* _DATA EXTRACT_:
[Start of section]

===== src/rtl/sram_mem_ctrl_pkg.sv =====
// Shared definitions for the MEM-stage to 16-bit SRAM controller.
// Latency: n/a (types and constants only).
// Backpressure: n/a.
package sram_mem_ctrl_pkg;

  // Controller states; the encodings are fixed so debug probes can decode them.
  typedef enum logic [1:0] {
    S_IDLE = 2'd0,
    S_LOW  = 2'd1,
    S_HIGH = 2'd2,
    S_DONE = 2'd3
  } state_t;

  // Byte address that maps onto SRAM halfword 0.
  localparam int DEF_ADDR_BASE = 1024;

  // SRAM data bus width.
  localparam int SRAM_DW = 16;

  // Beat counter width; covers wait counts 0..15.
  localparam int BEAT_CW = 4;

endpackage


===== src/rtl/sram_mem_ctrl_if.sv =====
// MEM-stage request/response bundle for the SRAM controller.
// Latency: n/a (wiring only).
// Backpressure: master holds its request fields while ready is low.
interface sram_mem_ctrl_if;

  logic        wr_en;
  logic        rd_en;
  logic [31:0] address;
  logic [31:0] write_data;
  logic [31:0] read_data;
  logic        ready;

  // MEM stage side
  modport master (
    output wr_en, rd_en, address, write_data,
    input  read_data, ready
  );

  // Controller side
  modport slave (
    input  wr_en, rd_en, address, write_data,
    output read_data, ready
  );

endinterface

[End of section]

* _YOUR GOAL_: Pull out every line of the entries that includes the word "only".

* _WORKED SOLUTION_:
// Latency: n/a (types and constants only).
// Latency: n/a (wiring only).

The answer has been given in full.